The past few weeks have given us Mediterrean like weather making The view from Kiltumper, quite stunning. The Husband says we no longer need to go to France for our holidays because here the sun is blazing away upon flower and human alike. The Son has returned from his 2 month exchange in Maredsous in Belguim. His French is nearly perfect and the Daughter, who has just finished her second year studying Fashion at NCAD, (The National College of Art and Design in Dublin) is happily working away on Oxford Street in London as an intern for Harpers Bazaar. She says it's not at all like Ugly Betty or The Devil Wears Prada. In fact she is sitting on the floor in an unairconditioned room tagging clothes and returning them to Bond Street. I remind her that we all started somewhere, most of us at the bottom. The Husband is busy writing on his laptop as he sits at the long table overlooking the garden. Last year this time he was conjuring images of a sun-soaked landscape for his characters who walk sandal-footed across herb encrusted hills somehere on a Turkish island. ('John' comes out in the US in February 2008 and in the UK/Ireland the followng autumn.) Now the characters of his next book 'Boy and Man', the sequel to 'Boy in the World', (Harper Collins, UK) are in Ethiopia.
Meanwhile in Kiltumper’s garden the last of the poppies are fading. Their petals scatter on the flower bed like discarded coloured tissue paper that has been left too long in the sun. They leave as big a mess behind them as the great show they perform in the month of June. Truth is they are a bit sloppy after their grand appearance but the garden wouldn’t be the same without them, especially this season when they held the setting sun in their crimson cups.

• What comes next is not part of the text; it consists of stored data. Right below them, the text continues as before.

===== config.mk =====
export PLATFORM = sky130hd
export DESIGN_NAME = mul_div_sequencer
export DESIGN_NICKNAME = d
export VERILOG_FILES = /design/src/rtl/mdu_pkg.sv /design/src/rtl/mul_div_sequencer.sv
export SDC_FILE = /design/constraint.sdc
export NUM_CORES = 1
export LEC_CHECK = 0
export CORE_ASPECT_RATIO = 1.25
export CORE_MARGIN = 4
export CORE_UTILIZATION = 30
export CTS_BUF_LIST = sky130_fd_sc_hd__clkbuf_8
export DETAILED_ROUTE_END_ITERATION = 10
export DONT_BUFFER_PORTS = 1
export GPL_TIMING_DRIVEN = 0
export PLACE_DENSITY = 0.41
export SKIP_CTS_REPAIR_TIMING = 1
export SYNTH_ARGS = -nofsm -noshare
export SYNTH_HDL_FRONTEND = slang
export SYNTH_SLANG_ARGS = --single-unit

===== constraint.sdc =====
create_clock -name clk -period 6.3 [get_ports clk]
set_input_delay 0.63 -clock clk [delete_from_list [all_inputs] [get_ports clk]]
set_output_delay 0.63 -clock clk [all_outputs]
set_load 0.005 [all_outputs]

===== src/rtl/mdu_pkg.sv =====
// Shared types, constants and helpers for the RV32M multiply/divide sequencer.
package mdu_pkg;

  localparam int XLEN = 32;

  typedef enum logic [1:0] {
    ST_IDLE = 2'd0,
    ST_CALC = 2'd1,
    ST_FIX  = 2'd2,
    ST_DONE = 2'd3
  } mdu_state_e;

  // Funct3 encodings of the M-extension operations
  localparam logic [2:0] MDU_MUL    = 3'b000;
  localparam logic [2:0] MDU_MULH   = 3'b001;
  localparam logic [2:0] MDU_MULHSU = 3'b010;
  localparam logic [2:0] MDU_MULHU  = 3'b011;
  localparam logic [2:0] MDU_DIV    = 3'b100;
  localparam logic [2:0] MDU_DIVU   = 3'b101;
  localparam logic [2:0] MDU_REM    = 3'b110;
  localparam logic [2:0] MDU_REMU   = 3'b111;

  // rs1 is treated as signed for MUL, MULH, MULHSU, DIV and REM
  function automatic logic is_signed_a(input logic [2:0] f3);
    return (f3 == MDU_MUL) || (f3 == MDU_MULH) || (f3 == MDU_MULHSU) ||
           (f3 == MDU_DIV) || (f3 == MDU_REM);
  endfunction

  // rs2 is treated as signed for MUL, MULH, DIV and REM
  function automatic logic is_signed_b(input logic [2:0] f3);
    return (f3 == MDU_MUL) || (f3 == MDU_MULH) ||
           (f3 == MDU_DIV) || (f3 == MDU_REM);
  endfunction

  // Two's-complement negate; 32-bit users zero-extend and truncate the result
  function automatic logic [2*XLEN-1:0] twos_neg(input logic [2*XLEN-1:0] v);
    return ~v + {{(2*XLEN-1){1'b0}}, 1'b1};
  endfunction

endpackage
File: src/rtl/mul_shift_counter.sv
// Shift counter: loads WIDTH on a new operation, counts shifts down to zero and then sticks.
// Flags are combinational from the count register; updates take effect on the next edge.
module mul_shift_counter #(
  parameter int WIDTH = mul_pkg::MUL_WIDTH,
  parameter int CNT_W = $clog2(WIDTH+1)
) (
  input  logic Clk,
  input  logic Reset_n,
  input  logic load_i,
  input  logic dec_i,
  output logic zero_o,
  output logic last_o
);

  logic [CNT_W-1:0] cnt_q, cnt_d;

  always_comb begin
    cnt_d = cnt_q;
    if (load_i)
      cnt_d = CNT_W'(WIDTH);
    else if (dec_i && !zero_o)
      cnt_d = cnt_q - 1'b1;
  end

  always_ff @(posedge Clk or negedge Reset_n) begin
    if (!Reset_n) cnt_q <= '0;
    else          cnt_q <= cnt_d;
  end

  assign zero_o = (cnt_q == '0);
  assign last_o = (cnt_q == CNT_W'(1));

endmodule

File: src/rtl/mul_datapath.sv
// Shift-add multiplier datapath driven by Load/Sh/Ad commands from an external control.
// Product registers at the edge of the final shift; Done pulses the cycle after, for one cycle.
module mul_datapath
  import mul_pkg::*;
#(
  parameter int WIDTH = MUL_WIDTH
) (
  input  logic               Clk,
  input  logic               Reset_n,
  input  logic               Load,
  input  logic               Sh,
  input  logic               Ad,
  input  logic [WIDTH-1:0]   Mplier,
  input  logic [WIDTH-1:0]   Mcand,
  output logic               K,
  output logic               M,
  output logic [2*WIDTH-1:0] Product,
  output logic               Done
);

  localparam int AW = 2*WIDTH+1;
  localparam int CW = $clog2(WIDTH+1);

  logic [AW-1:0]      acc_q, acc_d, acc_shr;
  logic [WIDTH-1:0]   mcand_q, mcand_d;
  logic [2*WIDTH-1:0] product_q, product_d;
  logic               done_q, done_d;
  logic [WIDTH:0]     sum;
  logic               cnt_last;
  cmd_e               cmd;

  assign cmd     = decode_cmd(Load, Sh, Ad);
  assign acc_shr = acc_q >> 1;
  assign sum     = {1'b0, acc_q[2*WIDTH-1:WIDTH]} + {1'b0, mcand_q};

  mul_shift_counter #(
    .WIDTH (WIDTH),
    .CNT_W (CW)
  ) u_cnt (
    .Clk     (Clk),
    .Reset_n (Reset_n),
    .load_i  (cmd == CMD_LOAD),
    .dec_i   (cmd == CMD_SH),
    .zero_o  (K),
    .last_o  (cnt_last)
  );

  always_comb begin
    acc_d     = acc_q;
    mcand_d   = mcand_q;
    product_d = product_q;
    done_d    = 1'b0;
    case (cmd)
      // The multiplier LSB is folded into the load so the control starts with a shift.
      CMD_LOAD: begin
        mcand_d = Mcand;
        acc_d   = {1'b0, (Mplier[0] ? Mcand : {WIDTH{1'b0}}), Mplier};
      end
      CMD_SH: begin
        if (!K) begin
          acc_d = acc_shr;
          if (cnt_last) begin
            product_d = acc_shr[2*WIDTH-1:0];
            done_d    = 1'b1;
          end
        end
      end
      CMD_AD: begin
        if (!K) acc_d[AW-1:WIDTH] = sum;
      end
      default: ;
    endcase
  end

  always_ff @(posedge Clk or negedge Reset_n) begin
    if (!Reset_n) begin
      acc_q     <= '0;
      mcand_q   <= '0;
      product_q <= '0;
      done_q    <= 1'b0;
    end else begin
      acc_q     <= acc_d;
      mcand_q   <= mcand_d;
      product_q <= product_d;
      done_q    <= done_d;
    end
  end

  assign M       = acc_q[0];
  assign Product = product_q;
  assign Done    = done_q;

endmodule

I took a walk one evening when the cottage was quiet. Everyone was away. I followed the small road that borders the big meadow behind us and climbed over the gate into the field known locally as ‘Lower Tumper’. Before most of the lower hill field was planted with hardwood trees and spruce, the field was home to our grazing cows and their calves. Back in the days when the Husband and I tried our hand at farming we walked up these hill fields to count our small stock and stand amongst them, listening to the bird song. It was a different time in our life. It was a different view. I never thought I’d be thankful for that massive monument of metal that stands in the corner of the big meadow but I am. It has saved a remnant of the field-that-was as a long swath beneath the wires of the pylon. A fifty yard path separates an emerging forest on either side. Without the pylon the field would be total plantation. It occurred to me that as the rest of the country is becoming more developed, here things are becoming more wild. You can sense wildlife everywhere. I was walking across the thistle and tall grass into the heart of the hardwoods when some movement in the edge of my vision made me stop. I turned in time to see a fox climbing over the stone wall and into the field at the back of the house where two brown horses stay for summer grazing. Sensing me, the fox stopped still. Then it turned and looked at me, and I looked at it, both of us perhaps marvelling like neighbours at the stillness and beauty of the warm evening. In a snapshot second it was pastoral picture perfect. Sometimes everything comes together, and alone on the hill I recalled last year when the Husband and the Student were discussing Robert Frost’s poem, 'Stopping by Woods on a Snowy Evening' for his honour english Junior Cert exam. And now here I was, a single and yet not so single viewer in the silent landscape of ash and oak, of fox and horse, of meadow and sky. My brother, Stephen, who passed away under the first full moon of May, would have loved that image. He would have loved the idea of me standing alone in the field of my ancestors and thinking not of Yeats but of Frost.